`src/rtl/fir4_pkg.sv`:
```
package fir4_pkg;

  // Four taps: the current sample plus three held ones.
  localparam int TAP_COUNT   = 4;
  localparam int HIST_DEPTH  = TAP_COUNT - 1;

  // Sum of coefficient magnitudes is 233 < 2^8, so growth of 8 bits plus
  // one bit of headroom for the intermediate terms of the shift-add network.
  localparam int GROWTH_BITS = 9;

  // Coefficient codes, 1 integer bit and 7 fraction bits, two's complement.
  // Only the checker reads these; the datapath encodes them as shifts.
  localparam logic [7:0] COEF_OLDEST  = 8'b0011_1011; //  59 on x3
  localparam logic [7:0] COEF_THIRD   = 8'b0010_1011; //  43 on x2
  localparam logic [7:0] COEF_SECOND  = 8'b1011_0011; // -77 on x1
  localparam logic [7:0] COEF_NEWEST  = 8'b1100_1010; // -54 on x0

endpackage

```
`src/rtl/fir4_tapline.sv`:
```
module fir4_tapline #(
  parameter int SAMPLE_W = 12,
  parameter int DEPTH    = 3
) (
  input  logic                         clk,
  input  logic                         rst,
  input  logic                         in_valid,
  input  logic signed [SAMPLE_W-1:0]   in_sample,
  output logic [DEPTH*SAMPLE_W-1:0]    hist_flat
);

  // Slot 0 holds the most recently accepted sample.
  logic signed [SAMPLE_W-1:0] slot_q [DEPTH];

  for (genvar g = 0; g < DEPTH; g++) begin : g_slot
    logic signed [SAMPLE_W-1:0] feed;

    if (g == 0) begin : g_head
      assign feed = in_sample;
    end else begin : g_body
      assign feed = slot_q[g-1];
    end

    always_ff @(posedge clk) begin
      if (rst) begin
        slot_q[g] <= '0;
      end else if (in_valid) begin
        slot_q[g] <= feed;
      end
    end

    assign hist_flat[g*SAMPLE_W +: SAMPLE_W] = slot_q[g];
  end

endmodule

```
`src/rtl/fir4_shared_terms.sv`:
```
module fir4_shared_terms #(
  parameter int SAMPLE_W = 12,
  parameter int ACC_W    = 21
) (
  input  logic signed [SAMPLE_W-1:0] x0,
  input  logic signed [SAMPLE_W-1:0] x1,
  input  logic signed [SAMPLE_W-1:0] x2,
  input  logic signed [SAMPLE_W-1:0] x3,
  output logic signed [ACC_W-1:0]    sum13,
  output logic signed [ACC_W-1:0]    sum02,
  output logic signed [ACC_W-1:0]    sum13_x3
);

  logic signed [ACC_W-1:0] w0, w1, w2, w3;

  // Sign extension into the accumulator width.
  assign w0 = x0;
  assign w1 = x1;
  assign w2 = x2;
  assign w3 = x3;

  // Coefficients on x3 and x1 share bits 5,4,1,0 (weight 51).
  assign sum13    = w1 + w3;
  // Coefficients on x2 and x0 share bits 3,1 (weight 10).
  assign sum02    = w0 + w2;
  // 3*(x1+x3); 51 = 3 + 3*16, so this term serves both shared bit pairs.
  assign sum13_x3 = sum13 + (sum13 <<< 1);

endmodule

```
`src/rtl/fir4_combine.sv`:
```
module fir4_combine #(
  parameter int SAMPLE_W = 12,
  parameter int ACC_W    = 21
) (
  input  logic signed [SAMPLE_W-1:0] x0,
  input  logic signed [SAMPLE_W-1:0] x1,
  input  logic signed [SAMPLE_W-1:0] x2,
  input  logic signed [SAMPLE_W-1:0] x3,
  input  logic signed [ACC_W-1:0]    sum02,
  input  logic signed [ACC_W-1:0]    sum13_x3,
  output logic signed [ACC_W-1:0]    total
);

  logic signed [ACC_W-1:0] w0, w1, w2, w3;
  logic signed [ACC_W-1:0] part13, part02, rest3, rest2, rest1, rest0;

  assign w0 = x0;
  assign w1 = x1;
  assign w2 = x2;
  assign w3 = x3;

  // Shared weight 51 on x1 and x3.
  assign part13 = sum13_x3 + (sum13_x3 <<< 4);
  // Shared weight 10 on x0 and x2.
  assign part02 = (sum02 <<< 3) + (sum02 <<< 1);

  // Leftover bits of each coefficient.
  assign rest3 = w3 <<< 3;               // 59 = 51 + 8
  assign rest2 = (w2 <<< 5) + w2;        // 43 = 10 + 33
  assign rest1 = w1 <<< 7;               // -77 = 51 - 128 (subtracted)
  assign rest0 = w0 <<< 6;               // -54 = 10 - 64  (subtracted)

  assign total = part13 + part02 + rest3 + rest2 - rest1 - rest0;

endmodule

```
`src/rtl/fir4_outreg.sv`:
```
module fir4_outreg #(
  parameter int ACC_W    = 21,
  parameter int DROP_LSB = 0,
  localparam int OUT_W   = ACC_W - DROP_LSB
) (
  input  logic                    clk,
  input  logic                    rst,
  input  logic                    in_valid,
  input  logic signed [ACC_W-1:0] total,
  output logic                    out_valid,
  output logic signed [OUT_W-1:0] out_data
);

  logic signed [OUT_W-1:0] narrowed;

  if (DROP_LSB == 0) begin : g_full
    assign narrowed = total;
  end else begin : g_trunc
    // Arithmetic shift gives floor division by 2^DROP_LSB.
    assign narrowed = OUT_W'(total >>> DROP_LSB);
  end

  always_ff @(posedge clk) begin
    if (rst) begin
      out_valid <= 1'b0;
      out_data  <= '0;
    end else begin
      out_valid <= in_valid;
      if (in_valid) begin
        out_data <= narrowed;
      end
    end
  end

endmodule

```
`src/rtl/fir4_shiftadd.sv`:
```
module fir4_shiftadd
  import fir4_pkg::*;
#(
  parameter int SAMPLE_W = 12,
  parameter int DROP_LSB = 0
) (
  input  logic                                              clk,
  input  logic                                              rst,
  input  logic                                              in_valid,
  input  logic signed [SAMPLE_W-1:0]                        in_sample,
  output logic                                              out_valid,
  output logic signed [SAMPLE_W+GROWTH_BITS-DROP_LSB-1:0]   out_data
);

  localparam int ACC_W = SAMPLE_W + GROWTH_BITS;

  logic [HIST_DEPTH*SAMPLE_W-1:0] hist_flat;
  logic signed [SAMPLE_W-1:0]     x1, x2, x3;
  logic signed [ACC_W-1:0]        sum13, sum02, sum13_x3, total;

  fir4_tapline #(
    .SAMPLE_W (SAMPLE_W),
    .DEPTH    (HIST_DEPTH)
  ) u_tapline (
    .clk       (clk),
    .rst       (rst),
    .in_valid  (in_valid),
    .in_sample (in_sample),
    .hist_flat (hist_flat)
  );

  assign x1 = hist_flat[0*SAMPLE_W +: SAMPLE_W];
  assign x2 = hist_flat[1*SAMPLE_W +: SAMPLE_W];
  assign x3 = hist_flat[2*SAMPLE_W +: SAMPLE_W];

  fir4_shared_terms #(
    .SAMPLE_W (SAMPLE_W),
    .ACC_W    (ACC_W)
  ) u_shared (
    .x0       (in_sample),
    .x1       (x1),
    .x2       (x2),
    .x3       (x3),
    .sum13    (sum13),
    .sum02    (sum02),
    .sum13_x3 (sum13_x3)
  );

  fir4_combine #(
    .SAMPLE_W (SAMPLE_W),
    .ACC_W    (ACC_W)
  ) u_combine (
    .x0       (in_sample),
    .x1       (x1),
    .x2       (x2),
    .x3       (x3),
    .sum02    (sum02),
    .sum13_x3 (sum13_x3),
    .total    (total)
  );

  fir4_outreg #(
    .ACC_W    (ACC_W),
    .DROP_LSB (DROP_LSB)
  ) u_outreg (
    .clk       (clk),
    .rst       (rst),
    .in_valid  (in_valid),
    .total     (total),
    .out_valid (out_valid),
    .out_data  (out_data)
  );

  // sum13 feeds only the x3 stage inside the shared-term block; it is
  // exported for the checker's view of the network.
  logic sum13_seen;
  assign sum13_seen = ^sum13;

endmodule

```
## src/rtl/phy_mgmt_pkg.sv

```systemverilog
package phy_mgmt_pkg;

    typedef enum logic [1:0] {
        ACC_RW,
        ACC_WO,
        ACC_W1C,
        ACC_RO
    } acc_e;

    typedef enum logic [1:0] {
        S_IDLE,
        S_READ,
        S_WRITE
    } seq_state_e;

    localparam int unsigned IDX_CMD     = 0;
    localparam int unsigned IDX_ADDR    = 1;
    localparam int unsigned IDX_WDATA   = 2;
    localparam int unsigned IDX_RDATA   = 3;
    localparam int unsigned IDX_SCRATCH = 4;
    localparam int unsigned IDX_WONLY   = 5;
    localparam int unsigned IDX_EVENT   = 6;
    localparam int unsigned IDX_RSVD    = 7;

    // access type of each bus register index
    function automatic acc_e acc_of(input int unsigned i);
        case (i)
            IDX_CMD, IDX_ADDR, IDX_WDATA, IDX_SCRATCH: return ACC_RW;
            IDX_WONLY:                                 return ACC_WO;
            IDX_EVENT:                                 return ACC_W1C;
            default:                                   return ACC_RO;
        endcase
    endfunction

endpackage

```

## src/rtl/mgmt_regbank.sv

```systemverilog
module mgmt_regbank
    import phy_mgmt_pkg::*;
#(
    parameter int unsigned NREG   = 8,
    parameter int unsigned DW     = 32,
    parameter int unsigned KEEP_W = 16,
    localparam int unsigned IDX_W = $clog2(NREG)
) (
    input  logic                     clk,
    input  logic                     rst_n,
    input  logic                     we,
    input  logic [IDX_W-1:0]         idx,
    input  logic [DW-1:0]            wdata,
    input  logic                     ld_en,
    input  logic [DW-1:0]            ld_val,
    input  logic [DW-1:0]            set_bits,
    output logic [NREG-1:0][DW-1:0]  regs_o
);

    for (genvar i = 0; i < NREG; i++) begin : g_reg
        localparam acc_e ACC = acc_of(i);
        localparam logic [DW-1:0] KEEP =
            (i == IDX_WDATA) ? {{(DW-KEEP_W){1'b0}}, {KEEP_W{1'b1}}} : {DW{1'b1}};
        logic hit;
        assign hit = we && (idx == IDX_W'(i));

        if (ACC == ACC_W1C) begin : g_w1c
            logic [DW-1:0] q;
            always_ff @(posedge clk) begin
                if (!rst_n) q <= '0;
                else        q <= (q & ~(hit ? wdata : '0)) | set_bits;
            end
            assign regs_o[i] = q;
        end else if (ACC == ACC_RO) begin : g_ro
            if (i == IDX_RDATA) begin : g_load
                logic [DW-1:0] q;
                always_ff @(posedge clk) begin
                    if (!rst_n)     q <= '0;
                    else if (ld_en) q <= ld_val;
                end
                assign regs_o[i] = q;
            end else begin : g_zero
                assign regs_o[i] = '0;
            end
        end else begin : g_rw
            logic [DW-1:0] q;
            always_ff @(posedge clk) begin
                if (!rst_n)   q <= '0;
                else if (hit) q <= wdata & KEEP;
            end
            assign regs_o[i] = q;
        end
    end

endmodule

```

## src/rtl/mgmt_seq.sv

```systemverilog
module mgmt_seq
    import phy_mgmt_pkg::*;
#(
    parameter int unsigned IDX_W = 3,
    parameter int unsigned FW    = 5,
    parameter int unsigned PW    = 16
) (
    input  logic             clk,
    input  logic             rst_n,
    input  logic             we,
    input  logic [IDX_W-1:0] idx,
    input  logic             rd_bit_new,
    input  logic             rd_bit_old,
    input  logic [PW-1:0]    wr_val,
    input  logic [FW-1:0]    preg_in,
    output logic             rd_go,
    output logic             wr_go,
    output logic [FW-1:0]    preg_q,
    output logic [PW-1:0]    wval_q
);

    seq_state_e state_q, state_d;
    logic       start_rd, start_wr;

    assign start_rd = we && (idx == IDX_W'(IDX_CMD)) && rd_bit_new && !rd_bit_old;
    assign start_wr = we && (idx == IDX_W'(IDX_WDATA));

    // next-state selection: every state leaves on a new command or on done
    always_comb begin
        unique case (state_q)
            S_IDLE, S_READ, S_WRITE: begin
                if (start_rd)      state_d = S_READ;
                else if (start_wr) state_d = S_WRITE;
                else               state_d = S_IDLE;
            end
            default:               state_d = S_IDLE;
        endcase
    end

    // state register and operand capture
    always_ff @(posedge clk) begin
        if (!rst_n) begin
            state_q <= S_IDLE;
            preg_q  <= '0;
            wval_q  <= '0;
        end else begin
            state_q <= state_d;
            if (start_rd || start_wr) preg_q <= preg_in;
            if (start_wr)             wval_q <= wr_val;
        end
    end

    // outputs
    always_comb begin
        rd_go = 1'b0;
        wr_go = 1'b0;
        unique case (state_q)
            S_IDLE:  ;
            S_READ:  rd_go = 1'b1;
            S_WRITE: wr_go = 1'b1;
            default: ;
        endcase
    end

endmodule

```

## src/rtl/phy_model.sv

```systemverilog
module phy_model #(
    parameter int unsigned  FW         = 5,
    parameter int unsigned  PW         = 16,
    parameter logic [PW-1:0] STAT_CAPS = 16'h7809,
    parameter int unsigned  LINK_BIT   = 2,
    parameter logic [PW-1:0] CTRL_CLR  = 16'h8100,
    parameter int unsigned  FIX_REG    = 10,
    parameter logic [PW-1:0] FIX_VAL   = 16'h1800
) (
    input  logic          clk,
    input  logic          rst_n,
    input  logic          link_up,
    input  logic          wr_go,
    input  logic [FW-1:0] sel,
    input  logic [PW-1:0] wval,
    output logic [PW-1:0] rd_val,
    output logic [PW-1:0] ctrl_o
);

    localparam logic [FW-1:0] REG_CTRL = FW'(0);
    localparam logic [FW-1:0] REG_STAT = FW'(1);
    localparam logic [FW-1:0] REG_FIX  = FW'(FIX_REG);

    logic [PW-1:0] ctrl_q;
    logic [PW-1:0] stat_w;

    always_ff @(posedge clk) begin
        if (!rst_n)
            ctrl_q <= '0;
        else if (wr_go && sel == REG_CTRL)
            ctrl_q <= wval & ~CTRL_CLR;
    end

    always_comb begin
        stat_w           = STAT_CAPS;
        stat_w[LINK_BIT] = link_up;
    end

    always_comb begin
        unique case (sel)
            REG_CTRL: rd_val = ctrl_q;
            REG_STAT: rd_val = stat_w;
            REG_FIX:  rd_val = FIX_VAL;
            default:  rd_val = '0;
        endcase
    end

    assign ctrl_o = ctrl_q;

endmodule

```

## src/rtl/phy_mgmt_front.sv

```systemverilog
module phy_mgmt_front
    import phy_mgmt_pkg::*;
#(
    parameter int unsigned NREG = 8,
    parameter int unsigned DW   = 32,
    parameter int unsigned PW   = 16,
    parameter int unsigned FW   = 5,
    localparam int unsigned IDX_W = $clog2(NREG)
) (
    input  logic             clk,
    input  logic             rst_n,
    input  logic             bus_we,
    input  logic [IDX_W-1:0] bus_idx,
    input  logic [DW-1:0]    bus_wdata,
    output logic [DW-1:0]    bus_rdata,
    input  logic             link_up
);

    logic [NREG-1:0][DW-1:0] regs;
    logic                    rd_go, wr_go;
    logic [FW-1:0]           preg;
    logic [PW-1:0]           wval;
    logic [PW-1:0]           phy_rd;
    logic [PW-1:0]           phy_ctrl;
    logic                    link_q;
    logic [DW-1:0]           ev_set;

    logic [DW-1:0] cmd_reg, addr_reg, wdat_reg, stat_reg, event_reg;
    assign cmd_reg   = regs[IDX_CMD];
    assign addr_reg  = regs[IDX_ADDR];
    assign wdat_reg  = regs[IDX_WDATA];
    assign stat_reg  = regs[IDX_RDATA];
    assign event_reg = regs[IDX_EVENT];

    always_ff @(posedge clk) begin
        if (!rst_n) link_q <= link_up;
        else        link_q <= link_up;
    end
    assign ev_set = {{(DW-1){1'b0}}, link_q ^ link_up};

    mgmt_regbank #(.NREG(NREG), .DW(DW), .KEEP_W(PW)) u_bank (
        .clk      (clk),
        .rst_n    (rst_n),
        .we       (bus_we),
        .idx      (bus_idx),
        .wdata    (bus_wdata),
        .ld_en    (rd_go),
        .ld_val   ({{(DW-PW){1'b0}}, phy_rd}),
        .set_bits (ev_set),
        .regs_o   (regs)
    );

    mgmt_seq #(.IDX_W(IDX_W), .FW(FW), .PW(PW)) u_seq (
        .clk        (clk),
        .rst_n      (rst_n),
        .we         (bus_we),
        .idx        (bus_idx),
        .rd_bit_new (bus_wdata[0]),
        .rd_bit_old (cmd_reg[0]),
        .wr_val     (bus_wdata[PW-1:0]),
        .preg_in    (addr_reg[FW-1:0]),
        .rd_go      (rd_go),
        .wr_go      (wr_go),
        .preg_q     (preg),
        .wval_q     (wval)
    );

    phy_model #(.FW(FW), .PW(PW)) u_phy (
        .clk     (clk),
        .rst_n   (rst_n),
        .link_up (link_up),
        .wr_go   (wr_go),
        .sel     (preg),
        .wval    (wval),
        .rd_val  (phy_rd),
        .ctrl_o  (phy_ctrl)
    );

    assign bus_rdata = regs[bus_idx];

endmodule

```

> Description of the task
Check every line above for the string "default", and copy the ones that have it.

> Your solution
            default:                                   return ACC_RO;
            default:               state_d = S_IDLE;
            default: ;
            default:  rd_val = '0;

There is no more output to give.